I’ve heard that birds use the bright colors in their migration, and I love the thought of navigating by this orange, that red, that shock of plum.

And I heard a scientist once proved that it was longer nights—not shorter days—that caused the trees to start to turn.  Think about that study for a moment—on this planet, the length of days and nights are linked.  What difference does it make, since long days and long nights could never accidentally occur?  Someone built a structure big enough for trees, controlled the lighted—and waited for a year between experiments.  There is something of devotion here—who would give so much to know this thing, that makes so little difference?  It is as if we got the trees to share a secret of themselves.

 

          And as for being married:  it’s a little sweetly sorrowful, that being recognized somewhere that we don’t live makes such a difference.  And yet, this feeling of completion settled in, even as we still stood there, together in the park.  We are no longer “sort of married,” married “as far as we’re concerned,” married in some other way.  It is a little sad to realize that all our promises of years ago, the prayers and blessings of our friends and family—all this, still left that gap.
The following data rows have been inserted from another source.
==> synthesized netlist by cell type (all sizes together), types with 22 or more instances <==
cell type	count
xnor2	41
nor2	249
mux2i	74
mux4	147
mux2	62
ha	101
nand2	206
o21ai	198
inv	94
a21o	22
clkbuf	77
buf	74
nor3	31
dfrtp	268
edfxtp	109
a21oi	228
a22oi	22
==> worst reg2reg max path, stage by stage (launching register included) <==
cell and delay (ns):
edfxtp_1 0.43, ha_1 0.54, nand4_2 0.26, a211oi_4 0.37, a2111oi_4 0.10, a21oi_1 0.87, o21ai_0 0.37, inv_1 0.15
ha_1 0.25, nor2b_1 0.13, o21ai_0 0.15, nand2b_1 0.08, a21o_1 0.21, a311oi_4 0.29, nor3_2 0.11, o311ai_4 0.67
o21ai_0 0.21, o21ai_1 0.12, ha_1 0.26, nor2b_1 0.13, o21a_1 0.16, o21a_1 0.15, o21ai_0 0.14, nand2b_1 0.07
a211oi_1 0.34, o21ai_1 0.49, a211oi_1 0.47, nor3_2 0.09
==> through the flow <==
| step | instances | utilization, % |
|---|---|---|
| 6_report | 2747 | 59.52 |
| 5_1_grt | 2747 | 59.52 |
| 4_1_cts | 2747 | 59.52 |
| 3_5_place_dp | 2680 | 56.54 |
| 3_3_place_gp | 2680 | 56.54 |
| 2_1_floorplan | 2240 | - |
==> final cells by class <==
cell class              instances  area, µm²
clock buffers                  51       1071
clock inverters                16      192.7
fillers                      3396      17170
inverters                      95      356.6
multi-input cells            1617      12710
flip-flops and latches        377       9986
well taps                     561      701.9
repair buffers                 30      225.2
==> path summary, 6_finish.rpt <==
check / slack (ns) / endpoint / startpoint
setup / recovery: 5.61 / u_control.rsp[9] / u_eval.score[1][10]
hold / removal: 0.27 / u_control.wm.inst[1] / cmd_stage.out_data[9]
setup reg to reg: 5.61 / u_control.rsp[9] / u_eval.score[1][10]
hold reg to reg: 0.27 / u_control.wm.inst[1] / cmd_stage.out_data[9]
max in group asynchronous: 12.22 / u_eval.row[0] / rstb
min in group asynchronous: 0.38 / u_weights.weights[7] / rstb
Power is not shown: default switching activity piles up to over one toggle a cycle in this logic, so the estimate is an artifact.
--- config.mk ---
export PLATFORM = sky130hd
export DESIGN_NAME = cmd_fetch
export DESIGN_NICKNAME = d
export VERILOG_FILES = /design/src/hw/gl_isa_pkg.sv /design/src/hw/cmd_fetch.sv
export SDC_FILE = /design/constraint.sdc
export NUM_CORES = 1
export LEC_CHECK = 0
export BUFFER_PORTS_ARGS = -buffer_cell sky130_fd_sc_hd__buf_2
export CAP_MARGIN = 20
export CORE_AREA = 5 5 56 58
export CTS_CLUSTER_DIAMETER = 30
export CTS_CLUSTER_SIZE = 16
export DETAILED_ROUTE_END_ITERATION = 7
export DIE_AREA = 0 0 61 63
export PLACE_DENSITY = 0.7
export SYNTH_ARGS = -nofsm -noshare
export SYNTH_HDL_FRONTEND = slang
export SYNTH_SLANG_ARGS = --single-unit
--- constraint.sdc ---
create_clock -name clk1 -period 2.18 [get_ports clk1]
set_clock_uncertainty 0.05 [all_clocks]
set_input_delay 0.218 -clock clk1 [delete_from_list [all_inputs] [get_ports clk1]]
set_output_delay 0.218 -clock clk1 [all_outputs]
set_load 0.05 [all_outputs]
--- src/hw/gl_isa_pkg.sv ---
`default_nettype none

package gl_isa_pkg;

    localparam int CMD_W  = 32;
    localparam int MEM_AW = 8;                        // 256 command words
    localparam int BUS_AW = 9;                        // word address on the bus

    localparam int               CTRL_SEL_BIT = BUS_AW - 1; // high half is control space
    localparam logic [BUS_AW-2:0] CTRL_STATUS = '0;         // start / busy register

    ////////////////////
    // opcodes, low byte of the first word
    localparam logic [7:0] OP_NOP       = 8'h00;
    localparam logic [7:0] OP_VP_ORIGIN = 8'h01;
    localparam logic [7:0] OP_VP_SIZE   = 8'h02;
    localparam logic [7:0] OP_COLOR     = 8'h03;
    localparam logic [7:0] OP_VERTEX    = 8'h04;
    localparam logic [7:0] OP_FLUSH     = 8'h05;
    localparam logic [7:0] OP_END       = 8'hff;

    // opcode word or coordinate operand word, same 32 bits
    typedef union packed {
        struct packed {
            logic        typ;
            logic [22:0] imm;
            logic [7:0]  opcode;
        } op;
        struct packed {
            logic signed [15:0] x;
            logic signed [15:0] y;
        } coord;
    } cmd_word_t;

endpackage

`default_nettype wire

--- src/hw/cmd_fetch.sv ---
`default_nettype none

module cmd_fetch import gl_isa_pkg::*; (
    input  logic              clk1,
    input  logic              reset,
    input  logic              start,
    output logic [MEM_AW-1:0] rd_addr,
    input  logic [CMD_W-1:0]  rd_data,
    output cmd_word_t         cmd_word,
    output logic              cmd_valid,
    input  logic              cmd_take,
    output logic              done
);

    logic [MEM_AW-1:0] pc;
    logic              operand_next;                  // next word is an operand, not an opcode
    logic              last_word;

    // memory output is the word, it holds while the address holds
    assign cmd_word  = rd_data;
    assign last_word = cmd_take && !operand_next && (cmd_word.op.opcode == OP_END);

    always_comb
    begin
        if (start)
            rd_addr = '0;
        else if (cmd_take)
            rd_addr = pc + 1'b1;                      // prefetch next word
        else
            rd_addr = pc;
    end

    always_ff @(posedge clk1)
    begin
        if (reset)
        begin
            pc           <= '0;
            cmd_valid    <= 1'b0;
            operand_next <= 1'b0;
            done         <= 1'b0;
        end
        else
        begin
            done <= last_word;
            if (start)
            begin
                pc           <= '0;
                cmd_valid    <= 1'b1;
                operand_next <= 1'b0;
            end
            else if (cmd_take)
            begin
                pc <= pc + 1'b1;
                if (last_word)
                    cmd_valid <= 1'b0;                // stop on END
                operand_next <= !operand_next &&
                    (cmd_word.op.opcode inside {OP_VP_ORIGIN, OP_VP_SIZE, OP_VERTEX});
            end
        end
    end

endmodule

`default_nettype wire

# [Yosys cells after proc, flatten, opt, wreduce, memory -nomap -nowiden]
# Index checks and enable logic that the tools add are counted.
[op_classes] div=0 n_bitwise=0 n_eq_ne=4 n_mux=5 n_addsub=1 n_reduce_logical=9 multipliers=0 order_cmp=0 shifts=0
[ops] op="8-bit two-way mux" count=2
[ops] op="8-bit by 1-bit adder with 8-bit output (second input constant)" count=1
[ops] op="8-bit by 1-bit == test with 1-bit output (second input constant)" count=1
[ops] op="8-bit by 2-bit == test with 1-bit output (second input constant)" count=1
[ops] op="8-bit by 3-bit == test with 1-bit output (second input constant)" count=1
[ops] op="8-bit == test (second input constant)" count=1
[ops] op="2-bit nonzero test" count=2
[ops] op="1-bit logical AND" count=3
[ops] op="1-bit two-way mux" count=3
[ops] op="3-bit nonzero test" count=1
[ops] op="2-bit AND reduction" count=1
[ops] op="2-bit OR reduction" count=1
[ops] op="1-bit zero test" count=1
[word_totals] latchBits=0 elab_cells=23 register_bits=11 out_inout_bits=42 mem_bits_rw=0 rom_bits=0 inputBits=36 memories=0

# [Longest topological paths before layout]
[depth] depth_word=6 ltp_mapped=4 depth_no_buf=4

# [Worst setup path before layout]
# OpenSTA, ideal clock, no wires.
[synth_path] path_kind="reg-to-output" startpoint="register pc[2]" endpoint="output rd_addr[7]" slack_ns=0.097 required_ns=1.912 t_arrival_ns=1.815 n_path_buf=0 stages_incl_launch_ff=4 path_cell_list="dfxtp_1 > nand4_2 > or4_1 > a21oi_1"
[synth_between] elab_chain_cells=3
[synth_lines] item="start, declared" line_no="cmd_fetch.sv:15" source="logic [MEM_AW-1:0] pc;"
[synth_lines] item="start signal, assigned" line_no="cmd_fetch.sv:53" source="pc <= pc + 1'b1;"
[synth_lines] item="8-bit by 1-bit adder with 8-bit output" line_no="cmd_fetch.sv:28" source="rd_addr = pc + 1'b1;"
[synth_lines] item="8-bit two-way mux" line_no="cmd_fetch.sv:27" source="else if (cmd_take)"
[synth_lines] item="8-bit two-way mux"
[synth_lines] item="end, declared" line_no="cmd_fetch.sv:7" source="output logic [MEM_AW-1:0] rd_addr,"
# Every way passes these cells.

# [Final worst setup path]
# Same ends and word-level chain as after synthesis.

==> reports/metrics.cfg <==
[sta]
report.final.slew_viol_count=0
fmax_ghz=0.4882
setup-tns-final_ns=0
setup_viol=0
hold_violations=0
worstMarginPinSlew_ns=0.2659
post-route-period-util_pct=93.97
rsz0062_at_grt=no
layout_min_cycle_time_ns=2.048
timing.final.ws_setup_ns=0.1315
whs_ns=0.1417
relSlewSlack_pct=82.12

[worst_setup_path]
reg2reg_depth=3
arrival_ns=1.78
rr_endpoint=pc[7]
worst-r2r-setup-slack_ns=0.79
worstReg2RegStart=pc[2]
cp-end-kind=output port
required_ns=1.91
timing_worst_setup_path_type=register to output port
cp-start-kind=register
crit_fanout=6

[finish]
areaGrowthSynthToFinish_pct=-6.410
drive_gt1_share_pct=35.11
antennaDiodeCount=0
layout.nets=132

[run]
cap_viol_max_count=0

[clocking]
clk_path_buf_depth=2
clock-sinks=11
clock-root-buffer=clkbuf_4
clkTransAtPathRegs_ns=0.07
ctsResizeCount=0
post-cts-setup-buffers=0
cts_tree=yes
htreeDepth=1
insertion_delay_ns=0.26
numCtsBuffers=3
cts_hold_buf=0

[floorplanning]
die-area_um2=3843
start_util_pct=29.86
core_um2=2615
ioPinCount=78
die-height_um=63
dieWidth_um=61
num_rows=19

[hold_path]
hp-class=input port to register
min_delay_path_depth=2
min_to=pc[0]
hp-start=reset

[placement]
hpwl_mm=1.274
place_ws_ns=0.3933
portBuffers=29
place_congestion=0.7348

[global_route]
grt_overflow=0
grt_pass1_vias=620
grt_max_degree=14
antenna_found_initial=0
track_usage_pct=8.377
grt_pass1_wl_mm=2.532

[detailed_routing]
drcViolationCount=0
vias=619
vias_per_cell=4.952
ant_nets=0
drt_first_pass_iters=4
drt_iter0_markers=13
wire_per_inst_um=12.38
routed_wl_mm=1.548

[pwr]
p_per_area_nw_per_um2=582.6
leakage_nw=0.3238
vdd_drop_max_uv=349.6
p_total_uw=425.7

[synth]
syn_avg_cell_area_um2=8.133
synth.distinct_cells=24
synth_enable_flop_cells=0
synthesis.area_um2=780.7
seq_area_frac_synth_pct=28.21
ys_ff_latch=11
synth_top_area_share_pct=30.77
synth_flop_cell=dfxtp_1
syn_nets=133
async_flop_share_pct=0
synth.most_common_cell=buf_4
yosys_warnings=0
yosysTopAreaCell=buf_4
synthTopCellsByCount=32 x buf_4, 11 x dfxtp_1, 7 x a21oi_1, 7 x nor2_1
synth.area.top_cells=buf_4 31%, dfxtp_1 28%, a21oi_1 4.5%, xor2_1 4.5%, nor2_1 3.4%
syn_inst=96

[status]
outcome=complete, no violations

-- placed cells by master (no fill, tap or decap), types with 2 or more instances in the layout --
cell	count
clkbuf_4	3
nand2_1	4
o31ai_1	2
a21oi_1	7
or3_1	2
nor2_1	7
buf_2	29
inv_1	2
nand4_1	4
nor3_1	3
o21ai_0	4
dfxtp_1	11
xor2_1	4
or4_1	3
-- critical path: stages (launching register included) --
cell     delay (ns)
dfxtp_1        0.40
nand4_2        0.17
or4_1          0.52
a21oi_1        0.15
buf_2          0.27
-- how the worst max path moves through the flow --
| stage | startpoint | to | slack, ns | cells after the start |
|---|---|---|---|---|
| global placement | cmd_take | rd_addr[7] | 0.42 | 5 |
| floorplan | pc[2] | rd_addr[7] | 0.1 | 3 |
| finish | pc[2] | rd_addr[7] | 0.13 | 4 |
| CTS | pc[2] | rd_addr[7] | 0.11 | 4 |
| detailed placement | cmd_take | rd_addr[7] | 0.39 | 5 |
| global route | pc[2] | rd_addr[7] | 0.02 | 4 |
-- per-layer routing --
layer	track usage [%]	share of wire, %	vias to the layer above
li1	-	-	294
met1	8.922	40	288
met2	13.90	49	35
met3	4.132	11	2
met4	2.981	0.13	0
met5	0	0	-
-- registers in the layout (all words and copies together) (netlist names) --
register and flops:
cmd_valid 1, done 1, operand_next 1, pc 8
-- kinds of logic (layout without fill, tap and decap cells) --
group / count (synthesis) / count (layout) / share of synthesized area [%]
AO/OA/AOI/OAI: 14 / 14 / 10.10
flip-flops: 11 / 11 / 28.20
buffers and inverters: 37 / 35 / 34.29
multiplexers: 1 / 1 / 1.282
adder cells (fa/ha/maj): 1 / 1 / 1.602
AND/OR/NAND/NOR: 27 / 27 / 18.91
XOR/XNOR: 5 / 5 / 5.609
-- cell type report --
cell class | count | area [um2]
timing repair buffer | 29 | 145.1
tap | 31 | 38.79
clock buffer | 4 | 26.28
fill | 305 | 1884
inverter | 2 | 7.507
multi-input combinational | 48 | 292.8
sequential | 11 | 220.2
-- per-stage QoR --
stage / cells / area [um2] / util (%)
2_1_floorplan: 96 / 780.7 / -
3_5_place_dp: 121 / 704.4 / 26.94
6_report: 125 / 730.7 / 27.94
5_1_grt: 125 / 730.7 / 27.94
4_1_cts: 125 / 730.7 / 27.94
3_3_place_gp: 121 / 704.4 / 26.94
-- report_power, final --
part	internal, mW	switching (mW)	leakage, nW
Clock	0.0706	0.0628	0.0150
Sequential	0.204	0.00208	0.0891
Combinational	0.0216	0.0651	0.220
Total	0.296	0.130	0.324
Note: power is estimated with default switching activity, not from simulation.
          And it is sad to realize that, legally, we’re married only in some places—and that there are those who cannot or who may not cross the borders necessary to be recognized as equal.  That there are those who somehow feel diminished if we consider ourselves equal, those who feel they lost something, as we walked, glowing, through the leaves.

 

          But we were filled with light and love, and we told stories and we laughed and cried a little bit.  We were decked with flowers, and pronounced with paperwork, and toasted at a restaurant later on that night.  We had a chance to stop, here, six or ten years into it (depends on how you count), and say to one another: we are sure and glad of it, and of each other.  We had the gift of others, willing to stop by for the occasion, willing, in that afternoon, to stay awhile, to let us shine.